The problem with the current wiki approach

In versions of ACF up through v9, each version had comprehensive documentation sets available both online and as downloadable PDFs. Each of these documentation sets were separate and distinct, and the online versions made it very straightforward to shift between versions. With v10, however, there is a downloadable PDF version of the documents (thanks to Adam Cameron for pointing me toward those) but the only references to it I can find are not easy to find (search the wiki for "archive" -- how obvious is that if you are looking for CF10 documentation?). The online version of the documentation is maintained as part of a wiki that does not contain discrete sections for different versions of the product or language and for the most part appears to be focused on v11.

The old version of the online docs has the tremendous benefit to the user of being crystal clear as to what capabilities are available in that version of the language (e.g., which attributes are available for a given tag, what functions/function arguments are available). If I am working on an app currently running on version "x" of ACF, I typically want to see only the version "x" documentation for that tag.

The current wiki-based documentation set, however, does not have that clear distinction between versions of the product or language. This makes differentiating between versions for tags, attributes, supported attribute values, functions, etc., in terms of what is valid and supported between versions far more challenging and error-prone than in previous versions. If I care about the v10 implementation of the cfzip tag, for instance, I have to either use the off-line version of the docs or make sure I look at the "history" portion of the relevant tag page and then mentally remove the new attributes added for v11 ("password" and "encryptionalgorithm", in this particular case) as I scan down through the attribute documentation -- particularly given that there is nothing within the description of the attributes indicating their recent addition in v11).

A better approach?

It seems to me that a better approach would be for separate, discrete version-specific sections within the wiki. The language reference -- along with the supporting documents identifying additions, removals, and deprecations -- is one example of where this would make the documentation much easier to use. The v10 portion of the reference would always be specific to v10 and would not (should not?) need to contain any v11 content. The v11 portion of the reference would presumably start as a clone of the v10 portion of the documentation, and could evolve along with the language as v11 was developed. As work on v12 is started, the v11 portion would be cloned as a draft and evolve independently from the sections covering previous versions.

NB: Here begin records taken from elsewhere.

### src/rtl/hex_record_emitter.sv
// Serialises a memory region as an ASCII Intel HEX stream, one character per handshake.
// Data records (type 00) of up to BYTES_PER_LINE bytes, then an EOF record; every line ends CR LF.
module hex_record_emitter #(
  parameter int BYTES_PER_LINE = 16,
  parameter int ADDR_WIDTH     = 15
) (
  input  logic                  clk_74a,
  input  logic                  reset,
  input  logic                  start,
  input  logic [ADDR_WIDTH-1:0] start_addr,
  input  logic [15:0]           length,
  output logic                  read_en,
  output logic [ADDR_WIDTH-1:0] read_addr,
  input  logic [7:0]            read_data,
  output logic                  out_valid,
  output logic [7:0]            out_data,
  input  logic                  out_ready,
  output logic                  busy,
  output logic                  done
);

  typedef enum logic [4:0] {
    S_IDLE,
    S_COLON,
    S_LEN_H,
    S_LEN_L,
    S_ADDR3,
    S_ADDR2,
    S_ADDR1,
    S_ADDR0,
    S_TYP_H,
    S_TYP_L,
    S_FETCH,
    S_DAT_H,
    S_DAT_L,
    S_CHK_H,
    S_CHK_L,
    S_CR,
    S_LF,
    S_DONE
  } state_t;

  state_t                  state;
  logic [ADDR_WIDTH-1:0]   addr;
  logic [15:0]             remaining;
  logic [7:0]              ll;
  logic [15:0]             line_addr;
  logic [7:0]              chk;
  logic [7:0]              byte_q;
  logic                    fresh;
  logic                    eof;

  logic                    accept;
  logic [7:0]              first_ll;
  logic [7:0]              chk_final;
  logic [7:0]              cur_byte;

  function automatic logic [7:0] hex_char(input logic [3:0] n);
    return (n < 4'd10) ? (8'h30 + {4'h0, n}) : (8'h37 + {4'h0, n});
  endfunction

  assign read_en   = (state == S_FETCH);
  assign read_addr = addr;
  assign accept    = out_valid && out_ready;
  assign chk_final = 8'h00 - chk;
  assign first_ll  = (remaining >= 16'(BYTES_PER_LINE)) ? 8'(BYTES_PER_LINE) : remaining[7:0];
  // The fetched byte is shown straight from memory on the first DAT_H cycle, then held in byte_q.
  assign cur_byte  = fresh ? read_data : byte_q;

  always_comb begin
    out_valid = 1'b0;
    case (state)
      S_COLON, S_LEN_H, S_LEN_L, S_ADDR3, S_ADDR2, S_ADDR1, S_ADDR0,
      S_TYP_H, S_TYP_L, S_DAT_H, S_DAT_L, S_CHK_H, S_CHK_L, S_CR, S_LF:
        out_valid = 1'b1;
      default:
        out_valid = 1'b0;
    endcase
  end

  always_comb begin
    out_data = 8'h00;
    case (state)
      S_COLON: out_data = 8'h3A;
      S_LEN_H: out_data = hex_char(ll[7:4]);
      S_LEN_L: out_data = hex_char(ll[3:0]);
      S_ADDR3: out_data = hex_char(line_addr[15:12]);
      S_ADDR2: out_data = hex_char(line_addr[11:8]);
      S_ADDR1: out_data = hex_char(line_addr[7:4]);
      S_ADDR0: out_data = hex_char(line_addr[3:0]);
      S_TYP_H: out_data = 8'h30;
      S_TYP_L: out_data = eof ? 8'h31 : 8'h30;
      S_DAT_H: out_data = hex_char(cur_byte[7:4]);
      S_DAT_L: out_data = hex_char(byte_q[3:0]);
      S_CHK_H: out_data = hex_char(chk_final[7:4]);
      S_CHK_L: out_data = hex_char(chk_final[3:0]);
      S_CR:    out_data = 8'h0D;
      S_LF:    out_data = 8'h0A;
      default: out_data = 8'h00;
    endcase
  end

  // Every emitting state waits for acceptance; the checksum is built as fields are accepted.
  always_ff @(posedge clk_74a or posedge reset) begin
    if (reset) begin
      state     <= S_IDLE;
      addr      <= '0;
      remaining <= '0;
      ll        <= '0;
      line_addr <= '0;
      chk       <= '0;
      byte_q    <= '0;
      fresh     <= 1'b0;
      eof       <= 1'b0;
      busy      <= 1'b0;
      done      <= 1'b0;
    end else begin
      done <= 1'b0;
      case (state)
        S_IDLE: begin
          if (start) begin
            addr      <= start_addr;
            remaining <= length;
            eof       <= (length == 16'd0);
            busy      <= 1'b1;
            state     <= S_COLON;
          end
        end
        S_COLON: begin
          if (accept) begin
            chk <= 8'h00;
            if (eof) begin
              ll        <= 8'h00;
              line_addr <= 16'h0000;
            end else begin
              ll        <= first_ll;
              line_addr <= 16'(addr);
            end
            state <= S_LEN_H;
          end
        end
        S_LEN_H: if (accept) state <= S_LEN_L;
        S_LEN_L: begin
          if (accept) begin
            chk   <= chk + ll;
            state <= S_ADDR3;
          end
        end
        S_ADDR3: if (accept) state <= S_ADDR2;
        S_ADDR2: begin
          if (accept) begin
            chk   <= chk + line_addr[15:8];
            state <= S_ADDR1;
          end
        end
        S_ADDR1: if (accept) state <= S_ADDR0;
        S_ADDR0: begin
          if (accept) begin
            chk   <= chk + line_addr[7:0];
            state <= S_TYP_H;
          end
        end
        S_TYP_H: if (accept) state <= S_TYP_L;
        S_TYP_L: begin
          if (accept) begin
            chk   <= chk + {7'b0, eof};
            state <= (ll == 8'd0) ? S_CHK_H : S_FETCH;
          end
        end
        S_FETCH: begin
          fresh <= 1'b1;
          state <= S_DAT_H;
        end
        S_DAT_H: begin
          if (fresh) begin
            byte_q <= read_data;
            fresh  <= 1'b0;
          end
          if (accept) state <= S_DAT_L;
        end
        S_DAT_L: begin
          if (accept) begin
            chk       <= chk + byte_q;
            ll        <= ll - 8'd1;
            remaining <= remaining - 16'd1;
            addr      <= addr + ADDR_WIDTH'(1);
            state     <= (ll == 8'd1) ? S_CHK_H : S_FETCH;
          end
        end
        S_CHK_H: if (accept) state <= S_CHK_L;
        S_CHK_L: if (accept) state <= S_CR;
        S_CR:    if (accept) state <= S_LF;
        S_LF: begin
          if (accept) begin
            if (eof) begin
              busy  <= 1'b0;
              done  <= 1'b1;
              state <= S_DONE;
            end else begin
              if (remaining == 16'd0) eof <= 1'b1;
              state <= S_COLON;
            end
          end
        end
        S_DONE:  state <= S_IDLE;
        default: state <= S_IDLE;
      endcase
    end
  end

endmodule

### config.mk
export PLATFORM = sky130hd
export DESIGN_NAME = hex_record_emitter
export DESIGN_NICKNAME = d
export VERILOG_FILES = /design/src/rtl/hex_record_emitter.sv
export SDC_FILE = /design/constraint.sdc
export NUM_CORES = 1
export LEC_CHECK = 0
export BUFFER_PORTS_ARGS = -buffer_cell sky130_fd_sc_hd__buf_4
export CAP_MARGIN = 10
export CORE_MARGIN = 2
export CORE_UTILIZATION = 60
export CTS_BUF_LIST = sky130_fd_sc_hd__clkbuf_16
export DETAILED_ROUTE_END_ITERATION = 8
export PLACE_DENSITY = 0.81
export SETUP_SLACK_MARGIN = 0.2
export SYNTH_ARGS = -nofsm -noshare
export SYNTH_HDL_FRONTEND = slang
export SYNTH_SLANG_ARGS = --single-unit
### constraint.sdc
create_clock -name clk_74a -period 9.8 [get_ports clk_74a]
set_input_delay 0.49 -clock clk_74a [delete_from_list [all_inputs] [get_ports clk_74a]]
set_output_delay 0.49 -clock clk_74a [all_outputs]
set_load 0.01 [all_outputs]
==> flow_summary.toml, run 1 <==
[layout]
nFillCells = 822
drive_gt1_frac = 0.127
multi_input_area_mm2 = 0.00385
finalInstanceArea_mm2 = 0.00705
fin_nets = 914
syn2layout_area_growth_pct = 14.3
post-route-util = 0.696
regArea_mm2 = 0.00198
final_common_cell = "nand2_1"
final_cell_mix = "nand2_1 (103), o21ai_0 (94), dfrtp_1 (79)"
fin_cells = 991
antennaDiodeCount = 0

[worst_setup_path]
path_class = "flop to flop"
cp-end-kind = "flop"
crit_required_ns = 10.05
arrival_ns = 4.39
cp_max_fo = 29
start_kind = "flop"

[die]
core-area_mm2 = 0.0101
dieArea_mm2 = 0.0111
rows = 37
start_util = 0.609
ios = 70
die_w_um = 105
die_height_um = 105

[clocking]
cts_htree_levels = 3
numCtsBuffers = 9
root_buffer = "clkbuf_16"
cts_tree = "built"
post_cts_buffers = 0
clockBufferDepth = 2
cts_sinks = 79
ctsResizeCount = 0
clk_transition_reported_paths_ns = 0.07
clkLatencyLatePin_ns = 0.34
cts_hold_buf = 0

[grt]
grt_pass1_wl_um = 29200
grt_usage = 0.327
antenna_found_initial = 0
gr-total-overflow = 0
grt_max_degree = 80
grt_pass1_vias = 5902

[placement]
placed_area_mm2 = 0.00668
routabilityCongestion = 1.04
dp_hpwl_um = 12900
io_buffer_count = 68
place_inst = 975

[sta]
fin_crit_sh = 0.422
finalWorstPathRequiredPeriod_ns = 4.14
whs_ns = 0.382
rsz0062_at_grt = "no"
hold_violations = 0
setup_viol = 0
max_freq_mhz = 242
skew_ns = 0.00739
worst_pin_slew_ns = 1.08
setup_tns_ns = 0
slew_headroom = 0.277
maxSlewViolCount = 0

[synthesis]
synthesis.area_mm2 = 0.00617
yosys.area_share.adder = 0.0438
synth_ff_type = "dfrtp_1"
synth_top_area_frac = 0.320
yosysUniqueCellTypes = 72
yosysWarnings = 0
ys_seq_elements = 79
synth_compound_area_frac = 0.272
synth_top_cell_by_area = "dfrtp_1"
synth_top_family_by_area = "compound AO/OA/AOI/OAI gates"
syn_avg_cell_area_um2 = 7.54
synth_edf_count = 0
synth_xor_area_frac = 0.0312
synthCells = 818
yosysSeqAreaShare = 0.320
syn_nets = 882
yosys.area_share.simple = 0.259
synth.area.mux_share = 0.0174
async_flop_share = 1.00
ys_top_cells_by_area = "dfrtp_1 (32%), o21ai_0 (7.6%), a21oi_1 (6.3%)"

[routing]
routed_wl_um = 17900
vias = 6452
via_per_inst = 6.51
post_drt_wl_per_cell_um = 18.1
drtIter0Drc = 631
topRoutingLayerUsed = "met4"
wl_met3_um = 1350
wl_met1_um = 7630
wl_met2_um = 8260
drcViolationCount = 0
dr.pass1.iters = 7
drt.antenna.violating_nets = 0

[worst_hold_path]
hold_path.class = "primary input to flop"

[pwr]
p_clk_frac = 0.174
netSwitchingPower_uw = 1150
switching_share = 0.472
p_leak_uw = 0.00294
cellPowerDensity_mw_per_mm2 = 344
peakVddDrop_mv = 0.148
p_comb_frac = 0.514
p_int_uw = 1280
seqPwrFrac = 0.311

[run_status]
status = "complete, no violations"

[run]
max_cap_violations = 0
==> routing by layer <==
| layer | vias up | track usage |
|---|---|---|
| met5 | - | 0 |
| met4 | 0 | 0.152 |
| met3 | 54 | 0.0377 |
| met2 | 309 | 0.523 |
| met1 | 3046 | 0.444 |
| li1 | 3043 | - |
==> cell usage after synthesis (all sizes together), types with 13 or more instances <==
| master | count |
|---|---|
| o22ai | 16 |
| xnor2 | 14 |
| ha | 20 |
| dfrtp | 79 |
| clkbuf | 40 |
| nand2 | 104 |
| nor3 | 24 |
| nand3 | 34 |
| nor2 | 67 |
| inv | 35 |
| o21ai | 94 |
| buf | 13 |
| nand2b | 15 |
| nor4 | 13 |
| a21oi | 78 |
==> state kept, by name, indices dropped and copies added, names as in the netlist <==
name / flops
state: 5
read_addr: 15
remaining: 16
chk: 8
line_addr: 15
busy: 1
fresh: 1
done: 1
eof: 1
byte_q: 8
ll: 8
==> critical path: stages, from the launching register on <==
cell      delay (ns)
dfrtp_1         0.84
or3b_2          0.58
nor2_1          0.70
a22oi_1         0.15
nand3_1         0.15
ha_1            0.18
inv_1           0.06
fa_1            0.41
nor2b_1         0.14
o21ai_0         0.10
a21boi_0        0.28
o21a_1          0.18
nor3_1          0.05
o31ai_1         0.21
==> logic make-up (layout without fill, tap and decap cells) <==
kind of cell | after synthesis | in the layout
AND/OR/NAND/NOR | 323 | 323
AO/OA/AOI/OAI | 274 | 274
buffers and inverters | 88 | 125
flip-flops | 79 | 79
XOR/XNOR | 22 | 22
adder cells (fa/ha/maj) | 21 | 21
multiplexers | 10 | 10
other | 1 | 1
==> power by group through the flow <==
stage / sequential, uW / combinational, uW / clock, uW
final: 755 / 1250 / 423
after global routing: 783 / 1380 / 437
after CTS: 743 / 1230 / 424
after detailed placement: 748 / 1220 / 0
after global placement: 735 / 1180 / 0
after floorplan: 613 / 960 / 0
==> per-stage QoR <==
step	worst slack (ns)	power [uW]
finish	5.66	2430
global route	5.40	2600
CTS	5.77	2400
detailed placement	5.79	1970
global placement	5.99	1920
floorplan	6.55	1570
==> worst paths after layout <==
kind	startpoint	end	slack [ns]	cells after the start
max	state[2]	chk[6]	5.66	13
min	length[0]	remaining[0]	0.38	3
max reg2reg	state[2]	chk[6]	5.66	13
min reg2reg	busy	busy	0.48	1
max in group asynchronous	reset	remaining[11]	8.67	3
min in group asynchronous	reset	read_addr[12]	0.46	3
==> area by class of cell <==
type | count | area share
tap | 136 | 0.0241
multi-input combinational | 651 | 0.546
inverter | 35 | 0.0188
clock inverter | 7 | 0.0204
timing repair buffer | 74 | 0.0788
sequential | 79 | 0.280
clock buffer | 9 | 0.0319
(Power assumes the default switching activity.)
==> run 2, diff against run 1 <==
- clock period: 9.8 -> 4 ns (I/O delays scaled with it)
==> flow_summary.toml, run 2 (synthesis gave the netlist of run 1 again) <==
[layout]
fin_nets = 920
drive_gt1_frac = 0.134
fin_cells = 997
syn2layout_area_growth_pct = 13.8
antennaDiodeCount = 0
largest_reg_flops = 16
final_cell_mix = "nand2_1 (103), o21ai_0 (94), buf_4 (80)"
finalInstanceArea_mm2 = 0.00703
top_register = "remaining"
nFillCells = 845
post-route-util = 0.693
final_common_cell = "nand2_1"

[worst_setup_path]
arrival_ns = 3.71
ff2ff_path_depth = 13
r2r-start = "state[3]"
cp_num_buf_inv = 1
cp_max_fo = 28
path_class = "flop to flop"
start_kind = "flop"
worst_path_largest_cell_delay_ns = 0.66
r2r-end = "chk[6]"
cp-end-kind = "flop"
crit_chain = "nand2b_1 -> nor2_1 -> a22oi_1 -> nand3_1 -> ha_1 -> inv_1 -> fa_1 -> nor2b_1 -> o21ai_0 -> a21boi_0 -> o21a_1 -> nor3_1 -> o31ai_1"
crit_required_ns = 4.24
cpMaxStageDelayCell = "dfrtp_1"
r2r_slack_ns = 0.54
cpLargestDelayFamily = "simple AND/OR/NAND/NOR gates"

[clocking]
clockBufferDepth = 2
cts_sinks = 79
cts_htree_levels = 3
clkLatencyLatePin_ns = 0.34
numCtsBuffers = 9
cts_tree = "built"
cts_hold_buf = 0
clk_transition_reported_paths_ns = 0.07
post_cts_buffers = 0
ctsResizeCount = 0
root_buffer = "clkbuf_16"

[sta]
setup_viol = 0
setup_tns_ns = 0
hold_violations = 0
maxSlewViolCount = 0
max_freq_mhz = 289
slew_headroom = 0.227
finalWorstPathRequiredPeriod_ns = 3.46
skew_ns = 0.0110
rsz0062_at_grt = "no"
fin_crit_sh = 0.866
worst_pin_slew_ns = 1.15

[routing]
drtIter0Drc = 765
drcViolationCount = 0
via_per_inst = 6.50
post_drt_wl_per_cell_um = 18.8
vias = 6479
dr.pass1.iters = 7
routed_wl_um = 18700
drt.antenna.violating_nets = 0

[placement]
io_buffer_count = 68
placed_area_mm2 = 0.00673
routabilityCongestion = 1.03
dp_hpwl_um = 13800
place_inst = 981

[die]
die_w_um = 105
rows = 37
die_height_um = 105
start_util = 0.609
core-area_mm2 = 0.0101
dieArea_mm2 = 0.0111
ios = 70

[pwr]
p_leak_uw = 0.00293
finalPower_uw = 5800
cellPowerDensity_mw_per_mm2 = 825
peakVddDrop_mv = 0.408

[grt]
antenna_found_initial = 0
grt_usage = 0.341
grt_pass1_vias = 6067
grt_pass1_wl_um = 30200
grt_max_degree = 55
gr-total-overflow = 0

[run]
max_cap_violations = 0

[worst_hold_path]
hold_path.class = "primary input to async pin"

[run_status]
status = "complete, no violations"
[run 2: worst max-delay path by stage]
stage | from | endpoint | slack [ns] | cells past startpoint
3_5_place_dp | state[3] | chk[6] | 0.65 | 13
3_3_place_gp | state[3] | chk[6] | 0.78 | 13
6_report | state[3] | chk[6] | 0.54 | 13
4_1_cts | state[3] | chk[6] | 0.61 | 13
2_1_floorplan | state[1] | chk[6] | 0.75 | 16
5_1_grt | state[3] | chk[6] | 0.27 | 13
[run 2: layout make-up]
cell class                      instances  area, um2  share of cell area
Multi-Input combinational cell        651       3850               0.548
Sequential cell                        79       1980               0.281
Timing Repair Buffer                   80        601              0.0855
Clock buffer                            9        225              0.0321
Tap cell                              136        170              0.0242
Inverter                               35        133              0.0189
Clock inverter                          7       71.3              0.0102
[run 2: power by group]
group	internal, uW	leakage, uW	total, uW	switching, uW
clock	485	0.000140	844	358
combinational	1320	0.00182	3160	1840
sequential	1150	0.000973	1790	636
[run 2: through the flow]
| step | setup slack, ns | hold slack, ns |
|---|---|---|
| 2_1_floorplan | 0.753 | 0.333 |
| 3_3_place_gp | 0.777 | 0.417 |
| 3_5_place_dp | 0.650 | 0.424 |
| 4_1_cts | 0.611 | 0.0685 |
| 5_1_grt | 0.269 | 0.0995 |
| 6_report | 0.538 | 0.0199 |
[run 2: layer usage]
layer  part of all wire  wire, um  global-route usage
met1               0.42      7940               0.461
met5                  0         0                   0
met3              0.071      1330              0.0600
met2               0.47      8850               0.542
met4              0.031       585               0.142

The current wiki approach is likely to get more and more unwieldy as additional versions of the product and the language are covered within the current wiki structure. Take the page listing deprecations and removals as an example. Besides being in drastic need of updates as of this writing for completeness and currency with v11, this page -- based on its current structure -- will get more and more unwieldy as additional versions have to be covered: more rows to cover features being deprecated or removed, and more columns for subsequent versions? The current approach just does not seem to scale for pages such as this.

Note that this is not a problem with the use of a CMS or wiki for the documentation itself as much as it is a poor decision, in my opinion, on how to structure the documentation within the tool they selected.

Finding documentation for earlier, but still-supported, versions of a product should not be difficult but in this case it is getting harder. I'd like to believe the ColdFusion documentation team will see the light and restructure the documentation set before it collapses under its own weight and degenerates even further in terms of being usable and useful.

And the off-line docs?

The current wiki structure -- where it seems to be focused mostly on the current language version -- also raises the question for me as to whether a similar set of downloadable v11 references will be made available now that the product is available or as the wiki gets refocused on v12. That's a separate but important and relevant question. I hope they do, as those downloadable PDFs have repeatedly proven invaluable for me and my team.